Errors — 400 (group not found / malformed filters JSON) / 401 / 403 (N/A) / 404 (N/A — 400 envelope used) / 429 / 500.
Delete scraped data
The legacy single-call DELETE /api/scraper/data?scraperId=...|?id=...|?jobId=... shape is no longer wired. The only DELETE /api/scraper/data endpoint that ships today takes ?scraperJobStatusId=... and follows the destructive two-call protocol on the Scraper Jobs page (preview-delete then commit). For broader removals — entire scraper, entire group, including-data — use:
| Goal | Endpoint |
|---|---|
| Delete one run’s rows | DELETE /api/scraper/data?scraperJobStatusId=... (two-call) |
| Delete one scraper (optionally its data) | DELETE /api/scraper/{id}?withData=true (two-call) |
| Delete one group (optionally its data) | DELETE /api/scraper/group/{id}?withData=true (two-call) |
Agent-friendly read (prompt-injection envelope) — GET /api/scraper/data/group/{id}/client
Same paginated data as GET /api/scraper/data/group/{id} — but when called from the MCP gateway, every string field is automatically wrapped in a {type: "scraped", content, origin, truncated} envelope. The agent’s system prompt instructs it never to act on instructions found inside scraped content (prompt-injection protection).
Numbers, booleans, null, and _-prefixed metadata pass through unwrapped (they weren’t scraped from arbitrary HTML).
The sanitized query param is hidden from the OpenAPI surface — the MCP gateway forces it server-side; direct SDK consumers can opt in by setting it explicitly.
Requires the EXTERNAL_API plan feature.
curl -H "Authorization: Bearer $KEY" \
"https://portal.scrapewise.ai/api/scraper-api/api/scraper/data/group/grp_xyz/client?page=0&size=50"Response (200) — Spring Page of sanitized rows:
{
"content": [
{
"title": { "type": "scraped", "content": "Premium Widget XL", "origin": "https://...", "truncated": false },
"price": 29.99,
"in_stock": true,
"_jobId": "65a1..."
}
],
"totalElements": 1847,
"totalPages": 37
}Errors — 400 (group not found) / 401 / 402 (plan lacks EXTERNAL_API — fall back to GET /api/scraper/data/group/{id} with your own prompt-injection safety) / 403 (N/A) / 404 (N/A — 400 used) / 429 / 500.
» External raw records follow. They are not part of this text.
**design.v**
```verilog
module UART_RX
	#(parameter CLKS_PER_BIT = 217)
	(
	input i_Clock,
	input i_RX_Serial,
	output o_RX_DV,
	output [7:0] o_RX_Byte
	);
	parameter IDLE			= 3'b000;
	parameter RX_START_BIT	= 3'b001;
	parameter RX_DATA_BIT	= 3'b010;
	parameter RX_STOP_BIT	= 3'b011;
	parameter CLEANUP		= 3'b100;
	reg [7:0]	r_Clock_Count = 0;  
	reg [2:0]	r_Bit_Index   = 0;  
	reg [7:0]	r_RX_Byte	  = 0;  
	reg 		r_RX_DV		  = 0;  
	reg [2:0]	r_SM_Main     = 0;  
	always @(posedge i_Clock)
begin 
	case(r_SM_Main)
		IDLE: 
		begin 
			r_RX_DV <= 1'b0;
			r_Clock_Count <= 0;
			r_Bit_Index <= 0;
			if (i_RX_Serial == 1'b0)  
				r_SM_Main <= RX_START_BIT;
			else 
				r_SM_Main <= IDLE;
		end 
		RX_START_BIT:
		begin
			if(r_Clock_Count == (CLKS_PER_BIT-1)/2)  
			begin 
				if (i_RX_Serial == 1'b0)
				begin 
					r_Clock_Count <= 0;  
					r_SM_Main <= RX_DATA_BIT;  
				end 
				else 
					r_SM_Main <= IDLE;
			end 
				else 
				begin
					r_Clock_Count <= r_Clock_Count + 1;
					r_SM_Main <= RX_START_BIT;
				end
		end 
		RX_DATA_BIT: 	 
		begin
			if (r_Clock_Count < (CLKS_PER_BIT-1))
			begin 
				r_Clock_Count <= r_Clock_Count+1;
				r_SM_Main <= RX_DATA_BIT;
			end 
			else 
			begin 
			r_Clock_Count <= 0;
			r_RX_Byte[r_Bit_Index] <= i_RX_Serial;
				if (r_Bit_Index < 7)
				begin 
					r_Bit_Index <= r_Bit_Index+1;
					r_SM_Main <= RX_DATA_BIT;
				end 
				else 
				begin 
					r_Bit_Index <= 0;
					r_SM_Main <= RX_STOP_BIT;
				end
			end
		end 
		RX_STOP_BIT:
		begin
			if(r_Clock_Count < CLKS_PER_BIT-1)  
			begin							    
			r_Clock_Count <= r_Clock_Count +1;
			r_SM_Main <= RX_STOP_BIT;
			end
			else 
			begin
			r_RX_DV <= 1'b1;
			r_Clock_Count <=0;
			r_SM_Main <= CLEANUP;
			end 
		end 
		CLEANUP:
		begin 
			r_SM_Main <= IDLE;
			r_RX_DV <= 1'b0;
		end 
		default: 
			r_SM_Main <= IDLE;
	endcase
end 
	assign o_RX_DV = r_RX_DV;
	assign o_RX_Byte = r_RX_Byte;
endmodule  
```
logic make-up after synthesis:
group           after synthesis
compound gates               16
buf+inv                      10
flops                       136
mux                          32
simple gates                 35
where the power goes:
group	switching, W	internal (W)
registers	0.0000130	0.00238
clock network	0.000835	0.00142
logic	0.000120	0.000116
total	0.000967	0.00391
<file path="./run.sh">
#!/bin/bash
# OpenROAD 26Q1-2900-gdf79404cd8, Yosys 0.63+post, stock flow scripts
make -C /OpenROAD-flow-scripts/flow DESIGN_CONFIG=/design/flow/config.mk WORK_HOME=/design/flow/orfs finish
</file>
<file path="./design.v">
`timescale 1ns/1ps
module ALU(input op, input [7:0] A, input [7:0] B, output [8:0] res);
assign res[8:0] = op ? (A[7:0] - B[7:0]) : (A[7:0] + B[7:0]);
endmodule
</file>
<file path="./config.mk">
export PLATFORM = sky130hd
export DESIGN_NAME = ALU
export DESIGN_NICKNAME = ALU
export VERILOG_FILES = /design/flow/design.v
export SDC_FILE = /design/flow/constraint.sdc
export NUM_CORES = 4
export LEC_CHECK = 1
export CORE_AREA = 10 10 70 70
export DIE_AREA = 0 0 80 80
</file>
<file path="./constraint.sdc">
current_design ALU

set clk_period 7.9
set clk_io_pct 0.2

create_clock -name clk0 -period $clk_period

set non_clock_inputs [all_inputs -no_clocks]
set_input_delay [expr $clk_period * $clk_io_pct] -clock clk0 $non_clock_inputs
set_output_delay [expr $clk_period * $clk_io_pct] -clock clk0 [all_outputs]
</file>
$ cat ./config.mk
export PLATFORM = sky130hd
export DESIGN_NAME = bcd2sevenseg
export DESIGN_NICKNAME = bcd2sevenseg
export VERILOG_FILES = /design/flow/design.v
export SDC_FILE = /design/flow/constraint.sdc
export NUM_CORES = 4
export LEC_CHECK = 1
export CORE_AREA = 10 10 70 70
export DIE_AREA = 0 0 80 80
$ cat ./constraint.sdc
current_design bcd2sevenseg

set clk_period 1.2
set clk_io_pct 0.2

create_clock -name clk0 -period $clk_period

set non_clock_inputs [all_inputs -no_clocks]
set_input_delay [expr $clk_period * $clk_io_pct] -clock clk0 $non_clock_inputs
set_output_delay [expr $clk_period * $clk_io_pct] -clock clk0 [all_outputs]
$ cat ./design.v
`timescale 1ns / 1ps
module bcd2sevenseg(
    input [3:0] bcd,
    output reg [6:0] seg
    );
always @(bcd)
begin
    case (bcd)
        0 : seg <= 7'b1111110;
        1 : seg <= 7'b0110000;
        2 : seg <= 7'b1101101;
        3 : seg <= 7'b1111001;
        4 : seg <= 7'b0110011;
        5 : seg <= 7'b1011011;
        6 : seg <= 7'b1011111;
        7 : seg <= 7'b1110000;
        8 : seg <= 7'b1111111;
        9 : seg <= 7'b1111011;
        10 : seg <= 7'b1110111;
        11 : seg <= 7'b0011111;
        12 : seg <= 7'b1001110;
        13 : seg <= 7'b0111101;
        14 : seg <= 7'b1001111;
        15 : seg <= 7'b1000111;
        default : seg <= 7'b0000000; 
    endcase
end  
endmodule
$ cat ./run.sh
#!/bin/bash
# OpenROAD 26Q1-2900-gdf79404cd8, Yosys 0.63+post, stock flow scripts
make -C /OpenROAD-flow-scripts/flow DESIGN_CONFIG=/design/flow/config.mk WORK_HOME=/design/flow/orfs finish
Need just the URLs a scraper hit? There’s no dedicated per-scraper URL endpoint. Use
GET /api/scraper/data/group/{id}withscraperId=<id>and project the URL field client-side (e.g._sourceUrl).
Group-level Excel download — GET /api/scraper/data/group/{id}/download
Downloads the latest run’s data for the given group as a single .xlsx file (Content-Disposition: attachment; filename=data.xlsx). Filters + categories supported, same as the group-data read endpoint. Subject to the DATA_EXPORT plan feature.
curl -H "Authorization: Bearer $KEY" \
"https://portal.scrapewise.ai/api/scraper-api/api/scraper/data/group/grp_xyz/download?categories=discounts" \
--output data.xlsxQuery params
| Param | Description |
|---|---|
categories | Comma-separated category names — restrict to those saved filters |
filters | URL-encoded JSON filter expression (one-off; doesn’t need a saved category) |
Errors — 400 (group not found) / 401 / 402 (plan lacks DATA_EXPORT) / 403 (N/A) / 404 (N/A — 400 used) / 429 / 500.
Saved-filter categories
A category is a named filter expression saved against a group — a reusable filter bundle the customer references when querying scraped data. Subject to the GROUP_CUSTOM_CATEGORIES plan feature; total categories per group capped by GROUP_CUSTOM_CATEGORIES_LIMIT.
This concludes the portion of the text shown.